• Your goal: Repeat exactly the lines from the start of the records below through the line that contains "set_output_delay 0.22 -clock", including both.

• Exercise inputs:

--- config.mk ---
export PLATFORM = sky130hd
export DESIGN_NAME = aurora_tx_arbiter
export DESIGN_NICKNAME = d
export VERILOG_FILES = /design/src/rtl/aurora_tx_arbiter.sv
export SDC_FILE = /design/constraint.sdc
export NUM_CORES = 1
export LEC_CHECK = 0
export BUFFER_PORTS_ARGS = -buffer_cell sky130_fd_sc_hd__buf_2
export CELL_PAD_IN_SITES_DETAIL_PLACEMENT = 0
export CELL_PAD_IN_SITES_GLOBAL_PLACEMENT = 2
export CORE_MARGIN = 3
export CORE_UTILIZATION = 31
export DETAILED_ROUTE_END_ITERATION = 10
export PLACE_DENSITY = 0.95
export SETUP_SLACK_MARGIN = 0.3
export SLEW_MARGIN = 20
export SYNTH_ARGS = -nofsm -noshare
export SYNTH_HDL_FRONTEND = slang
export SYNTH_SLANG_ARGS = --single-unit
--- constraint.sdc ---
create_clock -name clk -period 4.4 [get_ports clk]
set_input_delay 0.22 -clock clk [delete_from_list [all_inputs] [get_ports clk]]
set_output_delay 0.22 -clock clk [all_outputs]
set_load 0.1 [all_outputs]
--- src/rtl/aurora_tx_arbiter.sv ---
// Round-robin frame scheduler feeding the Aurora TX AXI4-Stream user port.
// Streams FRAME_WORDS words per grant through a registered, backpressure-aware output stage.
module aurora_tx_arbiter #(
  parameter int unsigned NUM_SRC     = 3,
  parameter int unsigned FRAME_WORDS = 3,
  parameter int unsigned DATA_W      = 32,
  localparam int unsigned GW         = (NUM_SRC > 1) ? $clog2(NUM_SRC) : 1,
  localparam int unsigned KW         = DATA_W / 8
) (
  input  logic                      clk,
  input  logic                      reset,
  input  logic                      en,
  input  logic [NUM_SRC-1:0]        src_req,
  input  logic [NUM_SRC*DATA_W-1:0] src_data,
  output logic [NUM_SRC-1:0]        src_pop,
  output logic [DATA_W-1:0]         m_tdata,
  output logic                      m_tvalid,
  output logic                      m_tlast,
  output logic [KW-1:0]             m_tkeep,
  input  logic                      m_tready,
  output logic [GW-1:0]             grant_id,
  output logic                      busy,
  output logic [15:0]               frame_cnt
);

  localparam int unsigned CW = 8;

  typedef enum logic {IDLE = 1'b0, SEND = 1'b1} state_t;

  state_t              state, state_nxt;
  logic [CW-1:0]       wcnt, wcnt_nxt;
  logic [GW-1:0]       ptr, ptr_nxt, grant_nxt, winner;
  logic [DATA_W-1:0]   data_nxt;
  logic                valid_nxt, last_nxt;
  logic [15:0]         cnt_nxt;
  logic [NUM_SRC-1:0]  pop_c;
  logic [DATA_W-1:0]   words [NUM_SRC];

  for (genvar i = 0; i < NUM_SRC; i++) begin : g_words
    assign words[i] = src_data[i*DATA_W +: DATA_W];
  end

  // First requesting source scanning upward from ptr; lower offsets overwrite later.
  always_comb begin
    int idx;
    winner = ptr;
    for (int i = NUM_SRC - 1; i >= 0; i--) begin
      idx = int'(ptr) + i;
      if (idx >= int'(NUM_SRC)) idx = idx - int'(NUM_SRC);
      if (src_req[GW'(idx)]) winner = GW'(idx);
    end
  end

  always_comb begin
    state_nxt = state;
    wcnt_nxt  = wcnt;
    ptr_nxt   = ptr;
    grant_nxt = grant_id;
    data_nxt  = m_tdata;
    valid_nxt = m_tvalid;
    last_nxt  = m_tlast;
    cnt_nxt   = frame_cnt;
    pop_c     = '0;
    case (state)
      IDLE: begin
        valid_nxt = 1'b0;
        last_nxt  = 1'b0;
        if (en && (|src_req)) begin
          pop_c[winner] = 1'b1;
          grant_nxt     = winner;
          data_nxt      = words[winner];
          valid_nxt     = 1'b1;
          last_nxt      = (FRAME_WORDS == 1);
          wcnt_nxt      = CW'(1);
          state_nxt     = SEND;
        end
      end
      SEND: begin
        if (m_tvalid && m_tready) begin
          if (!m_tlast) begin
            pop_c[grant_id] = 1'b1;
            data_nxt        = words[grant_id];
            last_nxt        = (wcnt == CW'(FRAME_WORDS - 1));
            wcnt_nxt        = wcnt + CW'(1);
          end else begin
            valid_nxt = 1'b0;
            last_nxt  = 1'b0;
            cnt_nxt   = frame_cnt + 16'd1;
            ptr_nxt   = (grant_id == GW'(NUM_SRC - 1)) ? '0 : grant_id + GW'(1);
            state_nxt = IDLE;
          end
        end
      end
      default: state_nxt = IDLE;
    endcase
  end

  // Pops are suppressed while reset is held so sources never advance during reset.
  assign src_pop = reset ? pop_c : '0;

  always_ff @(posedge clk or negedge reset) begin
    if (!reset) begin
      state     <= IDLE;
      wcnt      <= '0;
      ptr       <= '0;
      grant_id  <= '0;
      m_tdata   <= '0;
      m_tvalid  <= 1'b0;
      m_tlast   <= 1'b0;
      m_tkeep   <= '0;
      busy      <= 1'b0;
      frame_cnt <= '0;
    end else begin
      state     <= state_nxt;
      wcnt      <= wcnt_nxt;
      ptr       <= ptr_nxt;
      grant_id  <= grant_nxt;
      m_tdata   <= data_nxt;
      m_tvalid  <= valid_nxt;
      m_tlast   <= last_nxt;
      m_tkeep   <= valid_nxt ? '1 : '0;
      busy      <= (state_nxt == SEND);
      frame_cnt <= cnt_nxt;
    end
  end

endmodule
==> results.md, run 1 <==
- Status: complete, but fails checks
- Failing checks: hold timing
- CTS tree: yes
- Final Setup Violations: 0
- Grt total ovfl: 0
- Final Util: 0.424
- Post-route ant nets: 0
- DPL Wire Length: 10200 um
- Post-Syn Area per Cell: 9.09 um^2
- Actual slew at the worst max-slew pin: 1.06 ns
- Layout net count: 732
- DP Worst Slack: 1.33 ns
- Worst R2R Setup Slack: 1.45 ns
- Commonest non-fill, non-tap cells in the layout: buf_2 (162), mux2i_1 (65), dfrtp_1 (62)
- Share of cells above drive strength 1: 0.315
- Min Tclk post-route: 3.43 ns
- # IOs: 163
- Register area share after synthesis: 0.357
- Crit. End Element: output pin
- Post-placement cell count: 788
- IO Port Bufs: 162
- TritonRoute pass-1 iters: 5
- Final WS setup: 0.970 ns
- Area contributors post-synth: dfrtp_1 (36%), mux2i_1 (15%), o2111ai_1 (6.1%), a211oi_1 (5.4%), a31oi_1 (4.7%)
- Worst vdd ir: 0.000475 V
- Maximum Capacitance Violations: 0
- Final TNS setup: 0 ns
- Post-CTS Resized: 0
- Non-filler instance count after layout: 804
- First-pass GRT wire length: 24700 um
- Clock Pin Slew Worst Setup and Hold Paths: 0.06 ns
- Sw Share: 0.580
- Flop pwr share: 0.201
- Initial antenna violation count: 0
- Yosys warnings: 0
- Total power: 4.97 mW
- Most used DFF post-synth: dfrtp_1
- Vias in the first global route: 4664
- Tot GR Track Use: 0.191
- Die ar.: 15700 um^2
- Root buf cell: clkbuf_16
- Synth top area share: 0.357
- Synthesized Nets: 595
- Initial drt markers: 255
- Commonest non-fill, non-tap cell in the layout: buf_2
- Initial Util: 0.326
- # diodes: 0
- Hold Crit Class: primary input to async pin
- Layout area overhead: 30.1%
- Final Hold Fails: 30
- Fin crit share: 0.780
- Synthesis-stage register bit count: 63
- Critical Path AT: 3.21 ns
- H-Tree Depth: 3
- WL/cell: 19.1 um
- Synthesized area: 4420 um^2
- Hold Buf Count CTS: 0
- Residual DRC count: 0
- Final Hold Slack: -0.0237 ns
- Reg2Reg Depth: 8
- Data required time at the worst endpoint: 4.18 ns
- Post-synthesis cell count: 486
- Comb power frac: 0.618
- Power Dens Cells: 866 nW/um^2
- Clock Sinks: 63
- RSZ-0062 raised after global routing: no
- P_int: 2.09 mW
- Ys async rst share: 1.00
- Post-synth EDFFs: 0
- Clock buffer depth: 2
- Final Max Slew Viols: 0
- Row Count: 42
- Drt total wl: 15300 um
- Largest net degree at the start of global routing: 44
- CORE AREA: 13600 um^2
- Max-slew headroom: 0.289
- Clk pwr share: 0.180
- Lkg Pwr: 2.65 nW
- Vias per cell: 5.69
- Final GP Congestion: 0.814
- Final Skew: 0.00750 ns
- Fmax achieved: 0.292 GHz
- Type of the worst setup path: flop to output pin
- Post-synth cell types: 50
- # Post-CTS Setup Buffers: 0
- Die Y: 125 um
- Via count: 4577
- Leading area contributor after synthesis: dfrtp_1
- Crit path max fanout: 16
- Clk_lat worst skew: 0.33 ns
- CTS Buf Count: 9
- CP startpoint kind: flop
- Net Sw Power: 2.88 mW
- Die W: 125 um
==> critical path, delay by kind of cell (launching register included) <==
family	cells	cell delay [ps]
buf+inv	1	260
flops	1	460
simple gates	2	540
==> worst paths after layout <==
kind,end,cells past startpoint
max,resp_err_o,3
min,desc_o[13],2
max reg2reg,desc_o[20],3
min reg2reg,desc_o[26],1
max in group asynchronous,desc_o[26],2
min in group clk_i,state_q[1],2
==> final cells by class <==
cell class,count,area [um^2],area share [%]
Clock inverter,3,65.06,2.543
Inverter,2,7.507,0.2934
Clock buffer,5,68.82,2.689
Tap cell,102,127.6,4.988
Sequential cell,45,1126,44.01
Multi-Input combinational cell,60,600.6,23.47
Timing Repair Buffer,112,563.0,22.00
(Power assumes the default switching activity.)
[config.mk]
export PLATFORM = sky130hd
export DESIGN_NAME = mc_burst_addr_gen_flat
export DESIGN_NICKNAME = d
export VERILOG_FILES = /design/src/rtl/mc_burst_addr_gen_if.sv /design/src/rtl/mc_burst_addr_gen.sv /design/src/flat_wrapper.sv
export SDC_FILE = /design/constraint.sdc
export NUM_CORES = 1
export LEC_CHECK = 0
export CORE_ASPECT_RATIO = 0.75
export CORE_UTILIZATION = 33
export DETAILED_ROUTE_END_ITERATION = 16
export SYNTH_ARGS = -nofsm -noshare
export SYNTH_HDL_FRONTEND = slang
export SYNTH_SLANG_ARGS = --single-unit
[constraint.sdc]
create_clock -name clk -period 3.99 [get_ports clk]
set_input_delay 1.197 -clock clk [delete_from_list [all_inputs] [get_ports clk]]
set_output_delay 1.197 -clock clk [all_outputs]
set_load 0.005 [all_outputs]
File: src/rtl/pipeline_receiver.sv
// Receives words from a non-backpressured upstream into a FWFT FIFO, tracking
// accepted words and flagging drops when the FIFO is full.
module pipeline_receiver
  import pipeline_pkg::*;
#(
  parameter int unsigned DATA_WIDTH  = DATA_WIDTH_DEF,
  parameter int unsigned DEPTH       = DEPTH_DEF,
  parameter int unsigned COUNT_WIDTH = COUNT_WIDTH_DEF
) (
  input  logic                     clk,
  input  logic                     rst,
  input  logic [DATA_WIDTH-1:0]    in_data,
  input  logic                     in_valid,
  output logic [DATA_WIDTH-1:0]    out_data,
  output logic                     out_valid,
  input  logic                     out_ready,
  input  logic                     clr_overflow,
  output logic                     overflow,
  output logic [$clog2(DEPTH):0]   fill_level,
  output logic [COUNT_WIDTH-1:0]   rx_count
);

  localparam int unsigned AW = $clog2(DEPTH);
  localparam logic [AW:0] FULL_LEVEL = (AW+1)'(DEPTH);

  logic                   w_valid;
  logic [AW:0]            w_level;
  logic                   w_push;
  logic                   w_pop;
  logic                   w_drop;
  logic                   r_overflow;
  logic [COUNT_WIDTH-1:0] r_rx_count;

  // A full FIFO still accepts a word when the head leaves in the same cycle.
  assign w_pop  = w_valid & out_ready;
  assign w_push = in_valid & ((w_level != FULL_LEVEL) | w_pop);
  assign w_drop = in_valid & ~w_push;

  sync_fifo_fwft #(
    .DATA_WIDTH (DATA_WIDTH),
    .DEPTH      (DEPTH)
  ) u_fifo (
    .clk     (clk),
    .rst     (rst),
    .i_push  (w_push),
    .i_pop   (w_pop),
    .i_data  (in_data),
    .o_data  (out_data),
    .o_valid (w_valid),
    .o_level (w_level)
  );

  always_ff @(posedge clk or posedge rst) begin
    if (rst) begin
      r_overflow <= 1'b0;
      r_rx_count <= '0;
    end else begin
      if (w_drop) begin
        r_overflow <= 1'b1;
      end else if (clr_overflow) begin
        r_overflow <= 1'b0;
      end
      if (w_push && (r_rx_count != '1)) begin
        r_rx_count <= r_rx_count + COUNT_WIDTH'(1);
      end
    end
  end

  assign out_valid  = w_valid;
  assign fill_level = w_level;
  assign overflow   = r_overflow;
  assign rx_count   = r_rx_count;

endmodule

• Exercise answer:
--- config.mk ---
export PLATFORM = sky130hd
export DESIGN_NAME = aurora_tx_arbiter
export DESIGN_NICKNAME = d
export VERILOG_FILES = /design/src/rtl/aurora_tx_arbiter.sv
export SDC_FILE = /design/constraint.sdc
export NUM_CORES = 1
export LEC_CHECK = 0
export BUFFER_PORTS_ARGS = -buffer_cell sky130_fd_sc_hd__buf_2
export CELL_PAD_IN_SITES_DETAIL_PLACEMENT = 0
export CELL_PAD_IN_SITES_GLOBAL_PLACEMENT = 2
export CORE_MARGIN = 3
export CORE_UTILIZATION = 31
export DETAILED_ROUTE_END_ITERATION = 10
export PLACE_DENSITY = 0.95
export SETUP_SLACK_MARGIN = 0.3
export SLEW_MARGIN = 20
export SYNTH_ARGS = -nofsm -noshare
export SYNTH_HDL_FRONTEND = slang
export SYNTH_SLANG_ARGS = --single-unit
--- constraint.sdc ---
create_clock -name clk -period 4.4 [get_ports clk]
set_input_delay 0.22 -clock clk [delete_from_list [all_inputs] [get_ports clk]]
set_output_delay 0.22 -clock clk [all_outputs]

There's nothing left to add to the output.